**THE PROBLEM**
Begin at the line below that has "export DESIGN_NICKNAME = TM_ALU" and stop after the line that has "module ELA, before". Please restate only those lines, word for word.
====== PROVIDED MATERIAL ======
Background: an optimization exercise with open tools, aiming at small area and a short achievable clock period. Do not read the settings as production practice. In this exercise RTL edits were held to simulation tests only and were not proved equivalent to the original. In every run shown here, the design's own scripts or RTL, not TritonCTS, make the clock network. The clock port is modelled as an ideal driver, which makes a skipped or thinned clock tree look cheaper than it is; a real chip needs a root buffer or a tree. Power and IR drop assume default switching activity.

--- config.mk ---
export PLATFORM = sky130hd
export DESIGN_NAME = TM_ALU
export DESIGN_NICKNAME = TM_ALU
export VERILOG_FILES = /design/flow/design.v
export SDC_FILE = /design/flow/constraint.sdc
export NUM_CORES = 4
export LEC_CHECK = 0
export CAP_MARGIN = 20
export CORE_MARGIN = 2
export CORE_UTILIZATION = 40
export SLEW_MARGIN = 20
export SYNTH_HIERARCHICAL = 1
--- constraint.sdc ---
create_clock -name core_clock -period 27.0 [get_ports {clk}]
set_input_delay 5.4000 -clock core_clock [delete_from_list [all_inputs] [get_ports {clk}]]
set_output_delay 5.4000 -clock core_clock [all_outputs]
set_load 0.01 [all_outputs]
Source: an optimization exercise on an open RTL-to-GDS flow (aim: small area, a short achievable clock period and few clock cycles). Production flows keep margins and buffers that such runs may drop. Power figures rest on the tool's default switching activity, not on a simulated workload.

## the reference run
==> module ELA, before the edit <==
module ELA(clk, rst, in_data, data_rd, req, wen, addr, data_wr, done);
	input				clk;
	input				rst;
	input		[7:0]	in_data;
	input		[7:0]	data_rd;
	output				req;
	output	reg			wen;
	output	reg	[9:0]	addr;
	output	reg	[7:0]	data_wr;	 
	output				done;
	reg			interp, fin;
	reg			s_rb, s_w;	 
	reg	[7:0]	x;	 
	reg	[7:0]	y;	 
	reg	[7:0]	pp;	 
	reg	[7:0]	q;	 
	reg	[7:0]	r;	 
	reg	[7:0]	dreg, areg;	 
	reg	[7:0]	m;			 
	wire s_rt = ~s_rb & ~s_w;
	assign req  = ~interp;
	assign done = fin;
	function [7:0] absd;
		input [7:0] x, y;
		reg [7:0] g, e, G1, E1, G2, E2, G3, E3, bo, bo2;
		integer i;
		begin
			g = x & ~y;
			e = ~(x ^ y);
			for (i = 0; i < 8; i = i + 1)
				if (i % 2 == 1) begin G1[i] = g[i] | e[i] & g[i-1]; E1[i] = e[i] & e[i-1]; end
				else begin G1[i] = g[i]; E1[i] = e[i]; end
			for (i = 0; i < 8; i = i + 1)
				if (i % 4 >= 2) begin G2[i] = G1[i] | E1[i] & G1[(i/4)*4+1]; E2[i] = E1[i] & E1[(i/4)*4+1]; end
				else begin G2[i] = G1[i]; E2[i] = E1[i]; end
			for (i = 0; i < 8; i = i + 1)
				if (i >= 4) begin G3[i] = G2[i] | E2[i] & G2[3]; E3[i] = E2[i] & E2[3]; end
				else begin G3[i] = G2[i]; E3[i] = E2[i]; end
			bo  = {~(G3[6:0] | E3[6:0]), 1'b0};
			bo2 = {G3[6:0], 1'b0};
			absd = G3[7] ? (~e ^ bo) : (~e ^ bo2);
		end
	endfunction
	function [7:0] avg8;
		input [7:0] x, y;
		reg [7:0] g, p, G1, P1, G2, P2, G3, P3;
		integer i;
		begin
			g = x & y; p = x ^ y;
			for (i = 0; i < 8; i = i + 1)
				if (i % 2 == 1) begin G1[i] = g[i] | p[i] & g[i-1]; P1[i] = p[i] & p[i-1]; end
				else begin G1[i] = g[i]; P1[i] = p[i]; end
			for (i = 0; i < 8; i = i + 1)
				if (i % 4 >= 2) begin G2[i] = G1[i] | P1[i] & G1[(i/4)*4+1]; P2[i] = P1[i] & P1[(i/4)*4+1]; end
				else begin G2[i] = G1[i]; P2[i] = P1[i]; end
			for (i = 0; i < 8; i = i + 1)
				if (i >= 4) begin G3[i] = G2[i] | P2[i] & G2[3]; P3[i] = P2[i] & P2[3]; end
				else begin G3[i] = G2[i]; P3[i] = P2[i]; end
			avg8 = {G3[7], p[7:1] ^ G3[6:0]};
		end
	endfunction
	function le8;
		input [7:0] v, u;
		reg [7:0] g, e;
		reg g10, e10, g32, e32, g54, e54, g76, e76, g30, g74, e74;
		begin
			g = v & ~u;
			e = ~(v ^ u);
			g10 = g[1] | e[1] & g[0]; e10 = e[1] & e[0];
			g32 = g[3] | e[3] & g[2]; e32 = e[3] & e[2];
			g54 = g[5] | e[5] & g[4]; e54 = e[5] & e[4];
			g76 = g[7] | e[7] & g[6]; e76 = e[7] & e[6];
			g30 = g32 | e32 & g10;
			g74 = g76 | e76 & g54; e74 = e76 & e54;
			le8 = ~(g74 | e74 & g30);
		end
	endfunction
	wire [8:0] ix = {addr[9:6], addr[4:0]};
	wire [8:0] kst = {s_rb, s_rb, s_rb, s_rt & interp, s_rb, s_rb, s_rb,
			s_rb | s_w, s_w | ~interp & wen};
	function [8:0] add9;
		input [8:0] u, v;
		integer j; reg c;
		begin
			c = 1'b0;
			for (j = 0; j < 9; j = j + 1) begin
				add9[j] = u[j] ^ v[j] ^ c;
				c = (u[j] & v[j]) | (c & (u[j] ^ v[j]));
			end
		end
	endfunction
	wire [8:0] i_next = add9(ix, kst);
	always @(posedge clk) begin
		dreg <= absd(x, y);
		areg <= avg8(x, y);
	end
	wire edge_col = (ix[4:0] == 5'd1) || (ix[4:0] == 5'd2);
	wire take = s_w | le8(dreg, m) | (s_rb & edge_col);
	always @(posedge clk) begin
		if (take)
			m <= dreg;
		if (!interp)
			data_wr <= in_data;
		else if (take)
			data_wr <= areg;
	end
	always @(posedge clk or posedge rst) begin
		if (rst) begin
			interp <= 1'b0;
			fin <= 1'b0;
			s_rb <= 1'b0;
			s_w <= 1'b0;
			wen <= 1'b0;
			addr <= 10'd0;
		end else if (fin) begin
			wen <= 1'b0;
		end else begin
			addr <= {i_next[8:5], interp & s_rb, i_next[4:0]};
			if (!interp) begin
				wen <= ~(wen & (&ix));
				if (wen & (&ix))
					interp <= 1'b1;
			end else begin
				s_rb <= s_rt;
				s_w <= s_rb;
				wen <= s_rb & (ix[8:1] != 8'd16);
				if (s_rb && ix == 9'd1)
					fin <= 1'b1;
			end
		end
	end
	always @(posedge clk) begin
		if (s_rt) begin
			x <= data_rd; r <= x;
		end else if (s_rb) begin
			x <= r; y <= data_rd; r <= x;
		end else begin
			x <= pp; y <= q; pp <= r; q <= y;
		end
	end
endmodule
==> flow/config.mk <==
export PLATFORM = sky130hd
export DESIGN_NAME = ELA
export DESIGN_NICKNAME = ELA
export VERILOG_FILES = /design/flow/design.v
export SDC_FILE = /design/flow/constraint.sdc
export NUM_CORES = 8
export LEC_CHECK = 0
export CAP_MARGIN = 20
export CORE_MARGIN = 2
export CORE_UTILIZATION = 40
export CTS_BUF_LIST = sky130_fd_sc_hd__clkbuf_8
export SETUP_SLACK_MARGIN = 4.6
export SLEW_MARGIN = 20
==> flow/constraint.sdc <==
create_clock -name core_clock -period 7.0 [get_ports {clk}]
set_input_delay 1.4000 -clock core_clock [delete_from_list [all_inputs] [get_ports {clk}]]
set_output_delay 1.4000 -clock core_clock [all_outputs]
set_load 0.01 [all_outputs]
standard.sh (not shown) runs the stock make flow with config.mk's settings and CLKGATE_MAP_FILE= SYNTH_SCRIPT=/design/flow/synth_recipe.tcl, a recipe that flattens the netlist after the stock synthesis.
==> flow/flow/run.sh <==
#!/bin/bash
# Layout flow: the standard ORFS flow, with two changes:
#  - synthesis does not extract full/half adder cells (ADDER_MAP_FILE empty),
#    so ABC maps all of the arithmetic itself;
#  - the port buffers are sky130_fd_sc_hd__buf_2 cells.
set -euo pipefail
bash standard.sh ADDER_MAP_FILE= \
  "BUFFER_PORTS_ARGS=-buffer_cell sky130_fd_sc_hd__buf_2" \
  finish > make_finish.log 2>&1
### the reference run -> the trial run
-- flow/design.v --
<<< the reference run, line 82
	function [8:0] add9;
		input [8:0] u, v;
		integer j; reg c;
		begin
			c = 1'b0;
			for (j = 0; j < 9; j = j + 1) begin
				add9[j] = u[j] ^ v[j] ^ c;
				c = (u[j] & v[j]) | (c & (u[j] ^ v[j]));
			end
		end
	endfunction
>>> the trial run, line 82
	function [8:0] add9;
		input [8:0] u, v;
		reg [8:0] g, p, G1, P1, G2, P2, G3, P3, G4;
		integer j;
		begin
			g = u & v; p = u ^ v;
			for (j = 0; j < 9; j = j + 1)
				if (j % 2 == 1) begin G1[j] = g[j] | p[j] & g[j-1]; P1[j] = p[j] & p[j-1]; end
				else begin G1[j] = g[j]; P1[j] = p[j]; end
			for (j = 0; j < 9; j = j + 1)
				if (j % 4 >= 2) begin G2[j] = G1[j] | P1[j] & G1[(j/4)*4+1]; P2[j] = P1[j] & P1[(j/4)*4+1]; end
				else begin G2[j] = G1[j]; P2[j] = P1[j]; end
			for (j = 0; j < 9; j = j + 1)
				if (j % 8 >= 4) begin G3[j] = G2[j] | P2[j] & G2[3]; P3[j] = P2[j] & P2[3]; end
				else begin G3[j] = G2[j]; P3[j] = P2[j]; end
			G4 = G3;
			G4[8] = G3[8] | P3[8] & G3[7];
			add9 = p ^ {G4[7:0], 1'b0};
		end
	endfunction
--- outcome ---
- Taking the reference run as the reference, in the trial run power rose by about 6%, initial standard-cell utilization of the core increased 0.25 points, minimum period implied by the final worst setup slack fell 0.098 ns.
- Against the reference run, maximum number of pins on one net before global-route repair in the trial run fell by a few percent.
- Layout buffer count excluding clock buffers was lower in the run labelled the reference run.
- For wire length reported by the detailed router, dividing the value from the reference run by the value from the trial run gives 0.857.
- Across the trial run and the reference run, none had a timing, DRC or antenna violation.
- On clock transition at the register clock pins on the worst setup and hold paths after CTS: between the trial run and the reference run, it ends up lower for the reference run.
No run of this note included a check of the RTL's function; only the layout flow was run.

[afterwards: timing with drivers on the ports]
In the flow no input, the clock included, has a driving cell. The finished layouts below were timed again as built, in two steps.
Step 1 (the two cells are an assumption about what drives the block):
set clk [get_ports {clk}]
set_driving_cell -lib_cell sky130_fd_sc_hd__clkbuf_16 $clk
set_driving_cell -lib_cell sky130_fd_sc_hd__buf_2 [delete_from_list [all_inputs] $clk]
Step 2, shift: input delay + t, output delay - t, t = (earliest + latest rising clock arrival at the registers) / 2. This alone moves slack from input paths to output paths.
Slacks: ideal ports / drivers / drivers and shift; pairs: ideal ports / drivers.
run | t (ns) | setup WS [ns] | worst slew at a driven data input, ns
the reference run | 0.372 | 4.430 / 4.430 / 4.430 | 0.03
the trial run | 0.383 | 4.528 / 4.528 / 4.528 | 0.04
After both steps setup and hold are still met in every run listed.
======
**EXERCISE RESPONSE**
export DESIGN_NICKNAME = TM_ALU
export VERILOG_FILES = /design/flow/design.v
export SDC_FILE = /design/flow/constraint.sdc
export NUM_CORES = 4
export LEC_CHECK = 0
export CAP_MARGIN = 20
export CORE_MARGIN = 2
export CORE_UTILIZATION = 40
export SLEW_MARGIN = 20
export SYNTH_HIERARCHICAL = 1
--- constraint.sdc ---
create_clock -name core_clock -period 27.0 [get_ports {clk}]
set_input_delay 5.4000 -clock core_clock [delete_from_list [all_inputs] [get_ports {clk}]]
set_output_delay 5.4000 -clock core_clock [all_outputs]
set_load 0.01 [all_outputs]
Source: an optimization exercise on an open RTL-to-GDS flow (aim: small area, a short achievable clock period and few clock cycles). Production flows keep margins and buffers that such runs may drop. Power figures rest on the tool's default switching activity, not on a simulated workload.

## the reference run
==> module ELA, before the edit <==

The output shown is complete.